[Information shown]
◇ ◇ ◇ ◇
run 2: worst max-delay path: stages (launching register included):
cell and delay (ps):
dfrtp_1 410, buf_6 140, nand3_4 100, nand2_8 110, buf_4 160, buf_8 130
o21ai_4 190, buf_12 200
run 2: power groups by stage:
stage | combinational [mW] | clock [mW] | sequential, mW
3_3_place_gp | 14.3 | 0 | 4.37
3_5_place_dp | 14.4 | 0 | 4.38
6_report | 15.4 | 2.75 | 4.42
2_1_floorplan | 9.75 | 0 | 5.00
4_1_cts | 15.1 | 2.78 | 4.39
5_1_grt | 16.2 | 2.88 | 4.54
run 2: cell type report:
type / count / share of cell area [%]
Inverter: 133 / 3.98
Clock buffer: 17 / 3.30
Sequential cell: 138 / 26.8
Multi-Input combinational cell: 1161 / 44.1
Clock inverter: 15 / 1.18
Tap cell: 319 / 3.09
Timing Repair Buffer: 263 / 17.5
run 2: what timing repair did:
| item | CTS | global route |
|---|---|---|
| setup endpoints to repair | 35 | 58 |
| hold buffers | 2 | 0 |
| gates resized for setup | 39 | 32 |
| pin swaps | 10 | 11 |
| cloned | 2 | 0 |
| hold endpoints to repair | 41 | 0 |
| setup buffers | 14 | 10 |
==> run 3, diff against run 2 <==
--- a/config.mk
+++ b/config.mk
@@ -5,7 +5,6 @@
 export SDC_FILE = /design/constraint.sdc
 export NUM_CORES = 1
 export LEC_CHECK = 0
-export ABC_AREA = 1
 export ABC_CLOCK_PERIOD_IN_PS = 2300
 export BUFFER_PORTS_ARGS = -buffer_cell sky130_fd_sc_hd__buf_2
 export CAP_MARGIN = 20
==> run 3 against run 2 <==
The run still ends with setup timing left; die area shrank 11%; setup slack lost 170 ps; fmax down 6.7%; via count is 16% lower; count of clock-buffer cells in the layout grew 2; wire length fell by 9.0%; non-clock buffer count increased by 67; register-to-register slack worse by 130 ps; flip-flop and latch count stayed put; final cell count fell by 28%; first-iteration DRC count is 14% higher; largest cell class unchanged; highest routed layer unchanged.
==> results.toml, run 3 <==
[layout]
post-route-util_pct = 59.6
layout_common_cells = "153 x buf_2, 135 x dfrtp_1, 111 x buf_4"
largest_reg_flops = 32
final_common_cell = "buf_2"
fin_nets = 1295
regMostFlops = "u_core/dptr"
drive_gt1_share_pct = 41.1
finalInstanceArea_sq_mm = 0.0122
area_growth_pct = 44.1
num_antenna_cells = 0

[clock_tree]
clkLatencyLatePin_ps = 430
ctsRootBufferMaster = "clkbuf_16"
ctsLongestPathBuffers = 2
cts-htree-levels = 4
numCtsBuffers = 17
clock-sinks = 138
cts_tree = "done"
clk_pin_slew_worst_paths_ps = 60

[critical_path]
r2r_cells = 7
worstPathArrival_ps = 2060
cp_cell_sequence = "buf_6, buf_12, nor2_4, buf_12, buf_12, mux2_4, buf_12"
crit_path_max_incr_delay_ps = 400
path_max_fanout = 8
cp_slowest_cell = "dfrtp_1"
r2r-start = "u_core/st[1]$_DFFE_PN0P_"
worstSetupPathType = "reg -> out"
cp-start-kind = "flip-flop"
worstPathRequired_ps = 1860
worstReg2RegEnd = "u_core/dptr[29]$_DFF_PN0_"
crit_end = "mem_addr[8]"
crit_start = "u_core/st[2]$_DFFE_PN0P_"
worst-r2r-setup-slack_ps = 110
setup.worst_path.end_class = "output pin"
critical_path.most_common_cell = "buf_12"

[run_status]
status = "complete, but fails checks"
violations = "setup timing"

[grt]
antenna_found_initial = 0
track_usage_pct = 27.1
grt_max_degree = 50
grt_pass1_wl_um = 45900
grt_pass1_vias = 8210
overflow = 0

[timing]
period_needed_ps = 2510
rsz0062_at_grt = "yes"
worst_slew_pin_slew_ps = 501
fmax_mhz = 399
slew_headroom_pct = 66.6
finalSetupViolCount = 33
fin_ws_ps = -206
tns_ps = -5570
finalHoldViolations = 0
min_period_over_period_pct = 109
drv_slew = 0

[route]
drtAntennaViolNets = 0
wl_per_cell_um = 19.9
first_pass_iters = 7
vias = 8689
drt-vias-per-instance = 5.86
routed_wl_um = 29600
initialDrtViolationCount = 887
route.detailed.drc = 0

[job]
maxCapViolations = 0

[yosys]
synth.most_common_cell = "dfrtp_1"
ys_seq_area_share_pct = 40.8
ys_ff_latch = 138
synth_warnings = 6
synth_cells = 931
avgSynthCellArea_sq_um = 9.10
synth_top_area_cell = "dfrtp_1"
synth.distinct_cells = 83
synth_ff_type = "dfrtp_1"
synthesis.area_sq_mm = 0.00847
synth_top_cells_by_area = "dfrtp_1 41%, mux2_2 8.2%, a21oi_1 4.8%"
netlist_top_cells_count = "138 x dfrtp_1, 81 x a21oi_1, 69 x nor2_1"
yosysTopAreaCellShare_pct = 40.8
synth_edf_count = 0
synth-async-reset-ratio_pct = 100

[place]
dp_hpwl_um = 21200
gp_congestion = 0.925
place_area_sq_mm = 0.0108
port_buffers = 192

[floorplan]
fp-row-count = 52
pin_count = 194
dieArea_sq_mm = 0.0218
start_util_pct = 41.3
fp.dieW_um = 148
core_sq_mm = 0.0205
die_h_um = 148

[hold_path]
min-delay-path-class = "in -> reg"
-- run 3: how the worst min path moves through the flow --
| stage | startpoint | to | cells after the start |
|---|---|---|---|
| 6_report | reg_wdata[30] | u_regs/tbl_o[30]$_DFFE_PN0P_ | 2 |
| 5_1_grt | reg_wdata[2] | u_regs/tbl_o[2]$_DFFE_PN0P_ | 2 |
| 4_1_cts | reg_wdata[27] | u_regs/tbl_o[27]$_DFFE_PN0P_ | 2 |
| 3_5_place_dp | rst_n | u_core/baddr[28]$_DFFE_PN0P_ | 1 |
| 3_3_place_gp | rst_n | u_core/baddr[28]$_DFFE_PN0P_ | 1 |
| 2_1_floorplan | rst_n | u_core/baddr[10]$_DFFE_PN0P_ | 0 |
**src/rtl/bdec_pkg.sv**
```systemverilog
package bdec_pkg;
  localparam int NUM_SLOTS = 3;
  localparam int TMPL_W    = 5;
  localparam int UNIT_W    = 3;
  localparam int IDX_W     = 2;

  localparam logic [UNIT_W-1:0] UNIT_MEM  = 3'd0;
  localparam logic [UNIT_W-1:0] UNIT_INT  = 3'd1;
  localparam logic [UNIT_W-1:0] UNIT_FP   = 3'd2;
  localparam logic [UNIT_W-1:0] UNIT_BR   = 3'd3;
  localparam logic [UNIT_W-1:0] UNIT_LX   = 3'd4;
  localparam logic [UNIT_W-1:0] UNIT_NONE = 3'd7;

  typedef enum logic [1:0] {
    BK_PLAIN = 2'd0,
    BK_LONG  = 2'd1,
    BK_RSVD  = 2'd2
  } bkind_e;

  typedef struct packed {
    logic [NUM_SLOTS-1:0][UNIT_W-1:0] unit;
    logic [NUM_SLOTS-1:0]             stop;
    bkind_e                           kind;
  } tmpl_info_t;
endpackage

```
**src/rtl/bdec_template_rom.sv**
```systemverilog
module bdec_template_rom
  import bdec_pkg::*;
(
  input  logic [TMPL_W-1:0] tmpl,
  output tmpl_info_t        info
);
  localparam int PAIR_W = TMPL_W - 1;

  logic [PAIR_W-1:0] pair;
  assign pair = tmpl[TMPL_W-1:1];

  function automatic logic [NUM_SLOTS-1:0][UNIT_W-1:0] trio(
    input logic [UNIT_W-1:0] u0,
    input logic [UNIT_W-1:0] u1,
    input logic [UNIT_W-1:0] u2
  );
    return {u2, u1, u0};
  endfunction

  always_comb begin
    info.kind    = BK_PLAIN;
    info.unit    = trio(UNIT_NONE, UNIT_NONE, UNIT_NONE);
    info.stop    = '0;
    info.stop[2] = tmpl[0];
    case (pair)
      4'd0:  info.unit = trio(UNIT_MEM, UNIT_INT, UNIT_INT);
      4'd1: begin
        info.unit    = trio(UNIT_MEM, UNIT_INT, UNIT_INT);
        info.stop[1] = 1'b1;
      end
      4'd2: begin
        info.unit = trio(UNIT_MEM, UNIT_LX, UNIT_LX);
        info.kind = BK_LONG;
      end
      4'd4:  info.unit = trio(UNIT_MEM, UNIT_MEM, UNIT_INT);
      4'd5: begin
        info.unit    = trio(UNIT_MEM, UNIT_MEM, UNIT_INT);
        info.stop[0] = 1'b1;
      end
      4'd6:  info.unit = trio(UNIT_MEM, UNIT_FP,  UNIT_INT);
      4'd7:  info.unit = trio(UNIT_MEM, UNIT_MEM, UNIT_FP);
      4'd8:  info.unit = trio(UNIT_MEM, UNIT_INT, UNIT_BR);
      4'd9:  info.unit = trio(UNIT_MEM, UNIT_BR,  UNIT_BR);
      4'd11: info.unit = trio(UNIT_BR,  UNIT_BR,  UNIT_BR);
      4'd12: info.unit = trio(UNIT_MEM, UNIT_MEM, UNIT_BR);
      4'd14: info.unit = trio(UNIT_MEM, UNIT_FP,  UNIT_BR);
      default: begin
        info.kind = BK_RSVD;
        info.stop = '0;
      end
    endcase
  end
endmodule

```
**src/rtl/bdec_slot_extract.sv**
```systemverilog
module bdec_slot_extract
  import bdec_pkg::*;
#(
  parameter int SLOT_W = 41
) (
  input  logic [TMPL_W+NUM_SLOTS*SLOT_W-1:0] bundle,
  output logic [TMPL_W-1:0]                  tmpl,
  output logic [NUM_SLOTS-1:0][SLOT_W-1:0]   slots
);
  assign tmpl = bundle[TMPL_W-1:0];

  for (genvar k = 0; k < NUM_SLOTS; k++) begin : g_slot
    assign slots[k] = bundle[TMPL_W + k*SLOT_W +: SLOT_W];
  end
endmodule

```
**src/rtl/bdec_beat_seq.sv**
```systemverilog
module bdec_beat_seq
  import bdec_pkg::*;
#(
  parameter int SLOT_W = 41,
  parameter int PAY_W  = 2 * SLOT_W
) (
  input  logic                            clk,
  input  logic                            rst,
  input  logic                            load,
  input  logic [NUM_SLOTS-1:0][SLOT_W-1:0] ld_slots,
  input  tmpl_info_t                      ld_info,
  input  logic                            out_ready,
  output logic                            out_valid,
  output logic [PAY_W-1:0]                out_payload,
  output logic [UNIT_W-1:0]               out_unit,
  output logic [IDX_W-1:0]                out_slot,
  output logic                            out_stop,
  output logic                            out_start,
  output logic                            out_wide,
  output logic                            out_illegal
);
  typedef struct packed {
    logic [PAY_W-1:0]  pay;
    logic [UNIT_W-1:0] unit;
    logic [IDX_W-1:0]  slot;
    logic              stop;
    logic              wide;
    logic              illegal;
  } beat_t;

  function automatic beat_t build_beat(
    input logic [IDX_W-1:0]                idx,
    input logic [NUM_SLOTS-1:0][SLOT_W-1:0] s,
    input tmpl_info_t                      inf
  );
    beat_t b;
    b = '0;
    if (inf.kind == BK_RSVD) begin
      b.unit    = UNIT_NONE;
      b.illegal = 1'b1;
    end else if (inf.kind == BK_LONG && idx != '0) begin
      b.pay  = {s[2], s[1]};
      b.unit = UNIT_LX;
      b.stop = inf.stop[2];
      b.wide = 1'b1;
      b.slot = IDX_W'(1);
    end else begin
      case (idx)
        2'd0:    b.pay = {{(PAY_W-SLOT_W){1'b0}}, s[0]};
        2'd1:    b.pay = {{(PAY_W-SLOT_W){1'b0}}, s[1]};
        default: b.pay = {{(PAY_W-SLOT_W){1'b0}}, s[2]};
      endcase
      case (idx)
        2'd0:    b.unit = inf.unit[0];
        2'd1:    b.unit = inf.unit[1];
        default: b.unit = inf.unit[2];
      endcase
      case (idx)
        2'd0:    b.stop = inf.stop[0];
        2'd1:    b.stop = inf.stop[1];
        default: b.stop = inf.stop[2];
      endcase
      b.slot = idx;
    end
    return b;
  endfunction

  function automatic logic final_beat(input logic [IDX_W-1:0] idx, input bkind_e kind);
    case (kind)
      BK_RSVD: return 1'b1;
      BK_LONG: return idx == IDX_W'(1);
      default: return idx == IDX_W'(NUM_SLOTS-1);
    endcase
  endfunction

  logic [NUM_SLOTS-1:0][SLOT_W-1:0] slots_q;
  tmpl_info_t                       info_q;
  logic [IDX_W-1:0]                 idx_q;
  logic                             pend_start_q;
  beat_t                            first_b;
  beat_t                            next_b;
  logic                             take;
  logic                             last_now;

  assign take     = out_valid && out_ready;
  assign last_now = final_beat(idx_q, info_q.kind);

  always_comb begin
    first_b = build_beat('0, ld_slots, ld_info);
    next_b  = build_beat(idx_q + IDX_W'(1), slots_q, info_q);
  end

  always_ff @(posedge clk) begin
    if (rst) begin
      slots_q      <= '0;
      info_q       <= '{unit: '0, stop: '0, kind: BK_PLAIN};
      idx_q        <= '0;
      pend_start_q <= 1'b1;
      out_valid    <= 1'b0;
      out_payload  <= '0;
      out_unit     <= UNIT_NONE;
      out_slot     <= '0;
      out_stop     <= 1'b0;
      out_start    <= 1'b0;
      out_wide     <= 1'b0;
      out_illegal  <= 1'b0;
    end else begin
      if (take) begin
        if (!out_illegal) pend_start_q <= out_stop;
        if (last_now) begin
          out_valid <= 1'b0;
        end else begin
          idx_q       <= idx_q + IDX_W'(1);
          out_payload <= next_b.pay;
          out_unit    <= next_b.unit;
          out_slot    <= next_b.slot;
          out_stop    <= next_b.stop;
          out_wide    <= next_b.wide;
          out_illegal <= next_b.illegal;
          out_start   <= out_stop;
        end
      end
      if (load) begin
        slots_q     <= ld_slots;
        info_q      <= ld_info;
        idx_q       <= '0;
        out_valid   <= 1'b1;
        out_payload <= first_b.pay;
        out_unit    <= first_b.unit;
        out_slot    <= first_b.slot;
        out_stop    <= first_b.stop;
        out_wide    <= first_b.wide;
        out_illegal <= first_b.illegal;
        out_start   <= first_b.illegal ? 1'b0 : pend_start_q;
      end
    end
  end
endmodule

```
**src/rtl/bundle_slot_decoder.sv**
```systemverilog
module bundle_slot_decoder
  import bdec_pkg::*;
#(
  parameter int SLOT_W = 41
) (
  input  logic                                  clk,
  input  logic                                  rst,
  input  logic                                  in_valid,
  output logic                                  in_ready,
  input  logic [TMPL_W+NUM_SLOTS*SLOT_W-1:0]    in_bundle,
  output logic                                  out_valid,
  input  logic                                  out_ready,
  output logic [2*SLOT_W-1:0]                   out_payload,
  output logic [UNIT_W-1:0]                     out_unit,
  output logic [IDX_W-1:0]                      out_slot,
  output logic                                  out_stop,
  output logic                                  out_start,
  output logic                                  out_wide,
  output logic                                  out_illegal
);
  localparam int PAY_W = 2 * SLOT_W;

  logic [TMPL_W-1:0]                tmpl;
  logic [NUM_SLOTS-1:0][SLOT_W-1:0] slots;
  tmpl_info_t                       info;
  logic                             accept;

  assign in_ready = !out_valid;
  assign accept   = in_valid && in_ready;

  bdec_slot_extract #(.SLOT_W(SLOT_W)) u_extract (
    .bundle (in_bundle),
    .tmpl   (tmpl),
    .slots  (slots)
  );

  bdec_template_rom u_rom (
    .tmpl (tmpl),
    .info (info)
  );

  bdec_beat_seq #(.SLOT_W(SLOT_W), .PAY_W(PAY_W)) u_seq (
    .clk         (clk),
    .rst         (rst),
    .load        (accept),
    .ld_slots    (slots),
    .ld_info     (info),
    .out_ready   (out_ready),
    .out_valid   (out_valid),
    .out_payload (out_payload),
    .out_unit    (out_unit),
    .out_slot    (out_slot),
    .out_stop    (out_stop),
    .out_start   (out_start),
    .out_wide    (out_wide),
    .out_illegal (out_illegal)
  );
endmodule

```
◇ ◇ ◇ ◇
[Task instructions]
When the line with "drtAntennaViolNets = 0" is reached in the data above, start copying there, and copy each line exactly until the line with "3_5_place_dp | rst_n | u_core/baddr[28]$_DFFE_PN0P_ | 1 |" has been copied; copy nothing else.

[Solution to the problem]
drtAntennaViolNets = 0
wl_per_cell_um = 19.9
first_pass_iters = 7
vias = 8689
drt-vias-per-instance = 5.86
routed_wl_um = 29600
initialDrtViolationCount = 887
route.detailed.drc = 0

[job]
maxCapViolations = 0

[yosys]
synth.most_common_cell = "dfrtp_1"
ys_seq_area_share_pct = 40.8
ys_ff_latch = 138
synth_warnings = 6
synth_cells = 931
avgSynthCellArea_sq_um = 9.10
synth_top_area_cell = "dfrtp_1"
synth.distinct_cells = 83
synth_ff_type = "dfrtp_1"
synthesis.area_sq_mm = 0.00847
synth_top_cells_by_area = "dfrtp_1 41%, mux2_2 8.2%, a21oi_1 4.8%"
netlist_top_cells_count = "138 x dfrtp_1, 81 x a21oi_1, 69 x nor2_1"
yosysTopAreaCellShare_pct = 40.8
synth_edf_count = 0
synth-async-reset-ratio_pct = 100

[place]
dp_hpwl_um = 21200
gp_congestion = 0.925
place_area_sq_mm = 0.0108
port_buffers = 192

[floorplan]
fp-row-count = 52
pin_count = 194
dieArea_sq_mm = 0.0218
start_util_pct = 41.3
fp.dieW_um = 148
core_sq_mm = 0.0205
die_h_um = 148

[hold_path]
min-delay-path-class = "in -> reg"
-- run 3: how the worst min path moves through the flow --
| stage | startpoint | to | cells after the start |
|---|---|---|---|
| 6_report | reg_wdata[30] | u_regs/tbl_o[30]$_DFFE_PN0P_ | 2 |
| 5_1_grt | reg_wdata[2] | u_regs/tbl_o[2]$_DFFE_PN0P_ | 2 |
| 4_1_cts | reg_wdata[27] | u_regs/tbl_o[27]$_DFFE_PN0P_ | 2 |
| 3_5_place_dp | rst_n | u_core/baddr[28]$_DFFE_PN0P_ | 1 |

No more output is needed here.